[Data extracted from a collection]

============================================================

--- src/hdl/core6809_pkg.sv ---
// 6809 core subset shared definitions
// Bus widths, condition code layout, opcode rows and ALU op codes,
// fetch states and the request structs passed between units
`default_nettype none

package core6809_pkg;

  typedef logic [15:0] addr_t;
  typedef logic [7:0]  byte_t;

  // ------------------------------------------------------------
  // Condition code register
  // ------------------------------------------------------------
  localparam logic [2:0] CC_E = 3'd7;  // Entire state stacked
  localparam logic [2:0] CC_F = 3'd6;  // FIRQ mask
  localparam logic [2:0] CC_H = 3'd5;  // Half carry
  localparam logic [2:0] CC_I = 3'd4;  // IRQ mask
  localparam logic [2:0] CC_N = 3'd3;  // Negative
  localparam logic [2:0] CC_Z = 3'd2;  // Zero
  localparam logic [2:0] CC_V = 3'd1;  // Overflow
  localparam logic [2:0] CC_C = 3'd0;  // Carry / borrow

  // Interrupts masked out of reset
  localparam byte_t CC_RESET     = 8'h50;
  localparam addr_t RESET_VECTOR = 16'hFFFE;

  // Whole-byte opcodes
  localparam byte_t OP_STA_EXT = 8'hB7;
  localparam byte_t OP_STB_EXT = 8'hF7;
  localparam byte_t OP_NOP     = 8'h12;

  // Opcode rows, upper nibble
  localparam logic [3:0] ROW_BRANCH = 4'h2;
  localparam logic [3:0] ROW_INH_A  = 4'h4;
  localparam logic [3:0] ROW_INH_B  = 4'h5;
  localparam logic [3:0] ROW_IMM_A  = 4'h8;
  localparam logic [3:0] ROW_IMM_B  = 4'hC;
  localparam logic [3:0] ROW_EXT_A  = 4'hB;
  localparam logic [3:0] ROW_EXT_B  = 4'hF;

  // Immediate row ops, lower nibble
  localparam logic [3:0] ALU_SUB = 4'h0;
  localparam logic [3:0] ALU_SBC = 4'h2;
  localparam logic [3:0] ALU_AND = 4'h4;
  localparam logic [3:0] ALU_LD  = 4'h6;
  localparam logic [3:0] ALU_EOR = 4'h8;
  localparam logic [3:0] ALU_ADC = 4'h9;
  localparam logic [3:0] ALU_OR  = 4'hA;
  localparam logic [3:0] ALU_ADD = 4'hB;

  // Inherent row ops, lower nibble
  localparam logic [3:0] INH_NEG = 4'h0;
  localparam logic [3:0] INH_COM = 4'h3;
  localparam logic [3:0] INH_LSR = 4'h4;
  localparam logic [3:0] INH_DEC = 4'hA;
  localparam logic [3:0] INH_INC = 4'hC;
  localparam logic [3:0] INH_TST = 4'hD;
  localparam logic [3:0] INH_CLR = 4'hF;

  // ------------------------------------------------------------
  // One-hot fetch states
  // ------------------------------------------------------------
  typedef enum logic [4:0] {
    ST_FETCH_WAIT   = 5'b0_0001,  // Reset vector in flight
    ST_FETCH_IR     = 5'b0_0010,  // Opcode byte
    ST_FETCH_PB_IMM = 5'b0_0100,  // Immediate, offset or address MSB
    ST_FETCH_B2     = 5'b0_1000,  // Address LSB
    ST_FETCH_B3     = 5'b1_0000   // Bus lent out for the store
  } fetch_state_t;

  // Opcode byte, split per decoder
  typedef struct packed {
    logic [3:0] row;
    logic [3:0] op;
  } alu_view_t;

  typedef struct packed {
    logic [3:0] cls;
    logic [3:0] cond;
  } branch_view_t;

  typedef union packed {
    alu_view_t    alu;
    branch_view_t branch;
  } opcode_u;

  typedef struct packed {
    logic    valid;
    opcode_u opcode;
    byte_t   operand;
  } exec_req_t;

  typedef struct packed {
    logic  valid;
    logic  use_b;
    addr_t ea;
  } store_req_t;

  typedef struct packed {
    logic h;
    logic n;
    logic z;
    logic v;
    logic c;
  } alu_flags_t;

endpackage

`default_nettype wire

--- src/hdl/alu8.sv ---
// 8-bit ALU in 6809 opcode encoding
// One shared adder covers add, subtract, negate, INC and DEC
// Flags not defined by an op keep their CC value
`default_nettype none

module alu8 import core6809_pkg::*; (
  input  wire byte_t    in_a,
  input  wire byte_t    in_b,
  input  wire opcode_u  opcode,
  input  wire byte_t    cc_in,
  output byte_t         result,
  output alu_flags_t    flags
);

  logic [3:0] op;
  logic       is_inh;
  byte_t      add_x;
  byte_t      add_y;
  logic       add_ci;
  logic [8:0] sum;
  logic       add_v;
  logic       half;
  byte_t      res;
  logic       h;
  logic       v;
  logic       c;

  assign op     = opcode.alu.op;
  assign is_inh = opcode.alu.row inside {ROW_INH_A, ROW_INH_B};

  // ------------------------------------------------------------
  // Adder operands, subtract as add of the complement
  // ------------------------------------------------------------
  always_comb begin
    add_x  = in_a;
    add_y  = in_b;
    add_ci = 1'b0;
    if (is_inh) begin
      case (op)
        INH_NEG: begin
          add_x  = 8'h00;
          add_y  = ~in_a;
          add_ci = 1'b1;
        end
        INH_DEC: add_y = 8'hFF;
        INH_INC: begin
          add_y  = 8'h00;
          add_ci = 1'b1;
        end
        default: ;
      endcase
    end else begin
      case (op)
        ALU_SUB: begin
          add_y  = ~in_b;
          add_ci = 1'b1;
        end
        ALU_SBC: begin
          add_y  = ~in_b;
          add_ci = ~cc_in[CC_C];
        end
        ALU_ADC: add_ci = cc_in[CC_C];
        default: ;
      endcase
    end
  end

  assign sum   = {1'b0, add_x} + {1'b0, add_y} + {8'h00, add_ci};
  // Same-sign inputs, result sign flipped
  assign add_v = (add_x[7] == add_y[7]) && (sum[7] != add_x[7]);
  assign half  = add_x[4] ^ add_y[4] ^ sum[4];

  always_comb begin
    res = sum[7:0];
    h   = cc_in[CC_H];
    v   = add_v;
    c   = cc_in[CC_C];
    if (is_inh) begin
      case (op)
        INH_NEG: c = ~sum[8];  // Borrow, set for any nonzero input
        INH_COM: begin
          res = ~in_a;
          v   = 1'b0;
          c   = 1'b1;
        end
        INH_LSR: begin
          res = {1'b0, in_a[7:1]};
          v   = cc_in[CC_V];
          c   = in_a[0];
        end
        INH_DEC, INH_INC: ;
        INH_TST: begin
          res = in_a;
          v   = 1'b0;
        end
        INH_CLR: begin
          res = 8'h00;
          v   = 1'b0;
          c   = 1'b0;
        end
        default: begin
          res = in_a;
          v   = cc_in[CC_V];
        end
      endcase
    end else begin
      case (op)
        ALU_SUB, ALU_SBC: c = ~sum[8];
        ALU_ADD, ALU_ADC: begin
          c = sum[8];
          h = half;
        end
        ALU_AND: begin
          res = in_a & in_b;
          v   = 1'b0;
        end
        ALU_OR: begin
          res = in_a | in_b;
          v   = 1'b0;
        end
        ALU_EOR: begin
          res = in_a ^ in_b;
          v   = 1'b0;
        end
        ALU_LD: begin
          res = in_b;
          v   = 1'b0;
        end
        default: begin
          res = in_a;
          v   = cc_in[CC_V];
        end
      endcase
    end
  end

  assign result = res;
  assign flags  = '{h: h, n: res[7], z: (res == 8'h00), v: v, c: c};

endmodule

`default_nettype wire

--- src/hdl/fetch_ctrl.sv ---
// Instruction fetch and branch control
// One-hot fetch FSM with IR, post-byte and byte-2 registers
// Owns the PC and resolves short branches against CC
`default_nettype none

module fetch_ctrl import core6809_pkg::*; (
  input  wire          clk,
  input  wire          reset_b,
  input  wire byte_t   din,
  input  wire          bus_busy,
  input  wire          vector_load,
  input  wire addr_t   vector,
  input  wire byte_t   cc,
  output addr_t        pc,
  output exec_req_t    exec_req,
  output store_req_t   store_req
);

  fetch_state_t state_q;
  fetch_state_t state_next;
  opcode_u      din_u;
  opcode_u      ir_q;
  byte_t        pb_q;
  byte_t        fetch2_q;
  addr_t        pc_q;
  addr_t        pc_inc;
  addr_t        pc_branch;
  logic         exec_valid_q;
  logic         fetch_en;
  logic         fc_alu_inh;
  logic         fc_two;
  logic         fc_store;
  logic         ir_alu_imm;
  logic         ir_store;
  logic         br_flag;
  logic         br_known;
  logic         br_taken;

  assign din_u    = din;
  // Bus is ours in every fetch state once the vector is in
  assign fetch_en = !bus_busy &&
                    (state_q inside {ST_FETCH_IR, ST_FETCH_PB_IMM, ST_FETCH_B2});

  // ------------------------------------------------------------
  // Classifier on the opcode byte still on the bus
  // ------------------------------------------------------------
  assign fc_alu_inh = din_u.alu.row inside {ROW_INH_A, ROW_INH_B};
  assign fc_two     = din_u.alu.row inside {ROW_BRANCH, ROW_IMM_A, ROW_IMM_B};
  assign fc_store   = (din == OP_STA_EXT) || (din == OP_STB_EXT);

  // Decode of the already captured opcode
  assign ir_alu_imm = ir_q.alu.row inside {ROW_IMM_A, ROW_IMM_B};
  assign ir_store   = ir_q.alu.row inside {ROW_EXT_A, ROW_EXT_B};

  always_comb begin
    state_next = state_q;
    unique case (state_q)
      ST_FETCH_WAIT:   if (vector_load) state_next = ST_FETCH_IR;
      ST_FETCH_IR:     if (fetch_en && (fc_two || fc_store)) state_next = ST_FETCH_PB_IMM;
      ST_FETCH_PB_IMM: state_next = ir_store ? ST_FETCH_B2 : ST_FETCH_IR;
      ST_FETCH_B2:     state_next = ST_FETCH_B3;
      ST_FETCH_B3:     state_next = ST_FETCH_IR;
      default:         state_next = ST_FETCH_WAIT;
    endcase
  end

  // ------------------------------------------------------------
  // Short branch decision, offset on din during PB fetch
  // ------------------------------------------------------------
  always_comb begin
    br_known = 1'b1;
    case (ir_q.branch.cond[3:1])
      3'd0:    br_flag = 1'b0;      // BRA / BRN
      3'd2:    br_flag = cc[CC_C];  // BCC / BCS
      3'd3:    br_flag = cc[CC_Z];  // BNE / BEQ
      3'd4:    br_flag = cc[CC_V];  // BVC / BVS
      3'd5:    br_flag = cc[CC_N];  // BPL / BMI
      default: begin
        br_flag  = 1'b0;
        br_known = 1'b0;
      end
    endcase
  end

  // Odd condition wants the flag set, even wants it clear
  assign br_taken  = (ir_q.branch.cls == ROW_BRANCH) && br_known &&
                     (br_flag ^ ~ir_q.branch.cond[0]);
  assign pc_inc    = pc_q + 16'd1;
  assign pc_branch = pc_inc + {{8{din[7]}}, din};

  always_ff @(posedge clk or negedge reset_b) begin
    if (!reset_b) begin
      state_q      <= ST_FETCH_WAIT;
      ir_q         <= OP_NOP;
      exec_valid_q <= 1'b0;
      pc_q         <= '0;
    end else begin
      state_q      <= state_next;
      // Execute follows the last byte of an ALU instruction
      exec_valid_q <= fetch_en &&
                      ((state_q == ST_FETCH_IR && fc_alu_inh) ||
                       (state_q == ST_FETCH_PB_IMM && ir_alu_imm));
      if (fetch_en && state_q == ST_FETCH_IR) begin
        ir_q <= din_u;
      end
      if (vector_load) begin
        pc_q <= vector;
      end else if (fetch_en) begin
        pc_q <= (state_q == ST_FETCH_PB_IMM && br_taken) ? pc_branch : pc_inc;
      end
    end
  end

  // Operand and address bytes
  always_ff @(posedge clk) begin
    if (fetch_en && state_q == ST_FETCH_PB_IMM) begin
      pb_q <= din;
    end
    if (fetch_en && state_q == ST_FETCH_B2) begin
      fetch2_q <= din;
    end
  end

  assign pc        = pc_q;
  assign exec_req  = '{valid: exec_valid_q, opcode: ir_q, operand: pb_q};
  // Big-endian effective address, write lands while in B3
  assign store_req = '{valid: state_q == ST_FETCH_B3,
                       use_b: ir_q.alu.row == ROW_EXT_B,
                       ea:    {pb_q, fetch2_q}};

  a_state_onehot: assert property (@(posedge clk) disable iff (!reset_b)
    $onehot(state_q));

  a_req_exclusive: assert property (@(posedge clk) disable iff (!reset_b)
    !(exec_req.valid && store_req.valid));

endmodule

`default_nettype wire

--- src/hdl/exec_unit.sv ---
// Execution unit
// Decodes ALU rows and ops, holds A, B and CC, feeds the ALU
// and supplies the register value for store cycles
`default_nettype none

module exec_unit import core6809_pkg::*; (
  input  wire             clk,
  input  wire             reset_b,
  input  wire exec_req_t  exec_req,
  input  wire             store_use_b,
  output byte_t           cc,
  output byte_t           store_data
);

  byte_t      a_q;
  byte_t      b_q;
  byte_t      cc_q;
  byte_t      cc_next;
  byte_t      alu_in_a;
  byte_t      alu_in_b;
  byte_t      alu_result;
  alu_flags_t alu_flags;
  logic [3:0] op;
  logic       row_ok;
  logic       is_imm;
  logic       use_b;
  logic       op_known;
  logic       alu_hot;
  logic       dest_a;
  logic       dest_b;

  // ------------------------------------------------------------
  // Row and op decode, alu view of the opcode
  // ------------------------------------------------------------
  assign op     = exec_req.opcode.alu.op;
  assign row_ok = exec_req.opcode.alu.row inside {ROW_INH_A, ROW_INH_B, ROW_IMM_A, ROW_IMM_B};
  assign is_imm = exec_req.opcode.alu.row inside {ROW_IMM_A, ROW_IMM_B};
  assign use_b  = exec_req.opcode.alu.row inside {ROW_INH_B, ROW_IMM_B};

  always_comb begin
    op_known = 1'b0;
    if (is_imm) begin
      case (op)
        ALU_SUB, ALU_SBC, ALU_AND, ALU_LD,
        ALU_EOR, ALU_ADC, ALU_OR, ALU_ADD: op_known = 1'b1;
        default:                           op_known = 1'b0;
      endcase
    end else begin
      case (op)
        INH_NEG, INH_COM, INH_LSR, INH_DEC,
        INH_INC, INH_TST, INH_CLR:         op_known = 1'b1;
        default:                           op_known = 1'b0;
      endcase
    end
  end

  assign alu_hot = exec_req.valid && row_ok && op_known;
  // TST only touches the flags
  assign dest_a  = alu_hot && !use_b && !(!is_imm && op == INH_TST);
  assign dest_b  = alu_hot &&  use_b && !(!is_imm && op == INH_TST);

  // Accumulator on the left, immediate on the right
  assign alu_in_a = use_b ? b_q : a_q;
  assign alu_in_b = is_imm ? exec_req.operand : 8'h00;

  alu8 u_alu8 (
    .in_a   (alu_in_a),
    .in_b   (alu_in_b),
    .opcode (exec_req.opcode),
    .cc_in  (cc_q),
    .result (alu_result),
    .flags  (alu_flags)
  );

  // E, F and I are left alone
  always_comb begin
    cc_next = cc_q;
    if (alu_hot) begin
      cc_next[CC_H] = alu_flags.h;
      cc_next[CC_N] = alu_flags.n;
      cc_next[CC_Z] = alu_flags.z;
      cc_next[CC_V] = alu_flags.v;
      cc_next[CC_C] = alu_flags.c;
    end
  end

  always_ff @(posedge clk or negedge reset_b) begin
    if (!reset_b) begin
      a_q  <= 8'h00;
      b_q  <= 8'h00;
      cc_q <= CC_RESET;
    end else begin
      cc_q <= cc_next;
      if (dest_a) a_q <= alu_result;
      if (dest_b) b_q <= alu_result;
    end
  end

  assign cc         = cc_q;
  assign store_data = store_use_b ? b_q : a_q;

  // At most one accumulator changes per cycle
  a_single_dest: assert property (@(posedge clk) disable iff (!reset_b)
    !((a_q != $past(a_q)) && (b_q != $past(b_q))));

endmodule

`default_nettype wire

--- src/hdl/bus_unit.sv ---
// Load/store unit
// Fetches the reset vector, stages its MSB and drives store cycles;
// hands the address bus to the PC whenever it is idle
`default_nettype none

module bus_unit import core6809_pkg::*; (
  input  wire              clk,
  input  wire              reset_b,
  input  wire store_req_t  store_req,
  input  wire byte_t       store_data,
  input  wire addr_t       pc,
  input  wire byte_t       din,
  output addr_t            addr,
  output logic             data_rw_n,
  output byte_t            data_out,
  output logic             bus_busy,
  output logic             vector_load,
  output addr_t            vector
);

  typedef enum logic [1:0] {
    LSU_VEC_MSB,
    LSU_VEC_LSB,
    LSU_IDLE,
    LSU_WRITE
  } lsu_state_t;

  lsu_state_t lsu_q;
  lsu_state_t lsu_state;
  byte_t      vec_msb_q;

  // Store request arrives in the cycle it must be written
  assign lsu_state = (lsu_q == LSU_IDLE && store_req.valid) ? LSU_WRITE : lsu_q;

  always_ff @(posedge clk or negedge reset_b) begin
    if (!reset_b) begin
      lsu_q <= LSU_VEC_MSB;
    end else begin
      lsu_q <= (lsu_q == LSU_VEC_MSB) ? LSU_VEC_LSB : LSU_IDLE;
    end
  end

  // Vector high byte, big-endian
  always_ff @(posedge clk) begin
    if (lsu_q == LSU_VEC_MSB) vec_msb_q <= din;
  end

  // ------------------------------------------------------------
  // Address mux
  // ------------------------------------------------------------
  always_comb begin
    case (lsu_state)
      LSU_VEC_MSB: addr = RESET_VECTOR;
      LSU_VEC_LSB: addr = RESET_VECTOR + 16'd1;
      LSU_WRITE:   addr = store_req.ea;
      default:     addr = pc;
    endcase
  end

  assign data_rw_n   = (lsu_state != LSU_WRITE);
  assign data_out    = store_data;
  assign bus_busy    = (lsu_state != LSU_IDLE);
  assign vector_load = (lsu_q == LSU_VEC_LSB);
  assign vector      = {vec_msb_q, din};

  a_write_one_cycle: assert property (@(posedge clk) disable iff (!reset_b)
    !data_rw_n |-> (lsu_q == LSU_IDLE) ##1 data_rw_n);

endmodule

`default_nettype wire

--- src/hdl/core6809.sv ---
// 6809 compatible CPU core, reduced subset
// Big-endian, one bus cycle per clock, combinational read data
// Connects the fetch controller, execution unit and bus unit
`default_nettype none

module core6809 import core6809_pkg::*; (
  input  wire          clk,
  input  wire          reset_b,
  output addr_t        addr,
  output logic         data_rw_n,
  input  wire byte_t   din,
  output byte_t        data_out
);

  // Fetch to execute and fetch to bus requests
  exec_req_t  exec_req;
  store_req_t store_req;

  // Feedback into fetch
  byte_t cc;
  addr_t pc;
  logic  bus_busy;
  logic  vector_load;
  addr_t vector;

  // Register picked for the store cycle
  byte_t store_data;

  // ------------------------------------------------------------
  // Instruction fetch, PC and branches
  // ------------------------------------------------------------
  fetch_ctrl u_fetch_ctrl (
    .clk         (clk),
    .reset_b     (reset_b),
    .din         (din),
    .bus_busy    (bus_busy),
    .vector_load (vector_load),
    .vector      (vector),
    .cc          (cc),
    .pc          (pc),
    .exec_req    (exec_req),
    .store_req   (store_req)
  );

  // Accumulators, CC and the ALU
  exec_unit u_exec_unit (
    .clk         (clk),
    .reset_b     (reset_b),
    .exec_req    (exec_req),
    .store_use_b (store_req.use_b),
    .cc          (cc),
    .store_data  (store_data)
  );

  // Owner of the external bus
  bus_unit u_bus_unit (
    .clk         (clk),
    .reset_b     (reset_b),
    .store_req   (store_req),
    .store_data  (store_data),
    .pc          (pc),
    .din         (din),
    .addr        (addr),
    .data_rw_n   (data_rw_n),
    .data_out    (data_out),
    .bus_busy    (bus_busy),
    .vector_load (vector_load),
    .vector      (vector)
  );

endmodule

`default_nettype wire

============================================================

■ Task statement
Both the first line of the data above and the line with "rows, upper nibble" must be included; please return exactly those lines and the ones between them.

■ Exercise response
--- src/hdl/core6809_pkg.sv ---
// 6809 core subset shared definitions
// Bus widths, condition code layout, opcode rows and ALU op codes,
// fetch states and the request structs passed between units
`default_nettype none

package core6809_pkg;

  typedef logic [15:0] addr_t;
  typedef logic [7:0]  byte_t;

  // ------------------------------------------------------------
  // Condition code register
  // ------------------------------------------------------------
  localparam logic [2:0] CC_E = 3'd7;  // Entire state stacked
  localparam logic [2:0] CC_F = 3'd6;  // FIRQ mask
  localparam logic [2:0] CC_H = 3'd5;  // Half carry
  localparam logic [2:0] CC_I = 3'd4;  // IRQ mask
  localparam logic [2:0] CC_N = 3'd3;  // Negative
  localparam logic [2:0] CC_Z = 3'd2;  // Zero
  localparam logic [2:0] CC_V = 3'd1;  // Overflow
  localparam logic [2:0] CC_C = 3'd0;  // Carry / borrow

  // Interrupts masked out of reset
  localparam byte_t CC_RESET     = 8'h50;
  localparam addr_t RESET_VECTOR = 16'hFFFE;

  // Whole-byte opcodes
  localparam byte_t OP_STA_EXT = 8'hB7;
  localparam byte_t OP_STB_EXT = 8'hF7;
  localparam byte_t OP_NOP     = 8'h12;

  // Opcode rows, upper nibble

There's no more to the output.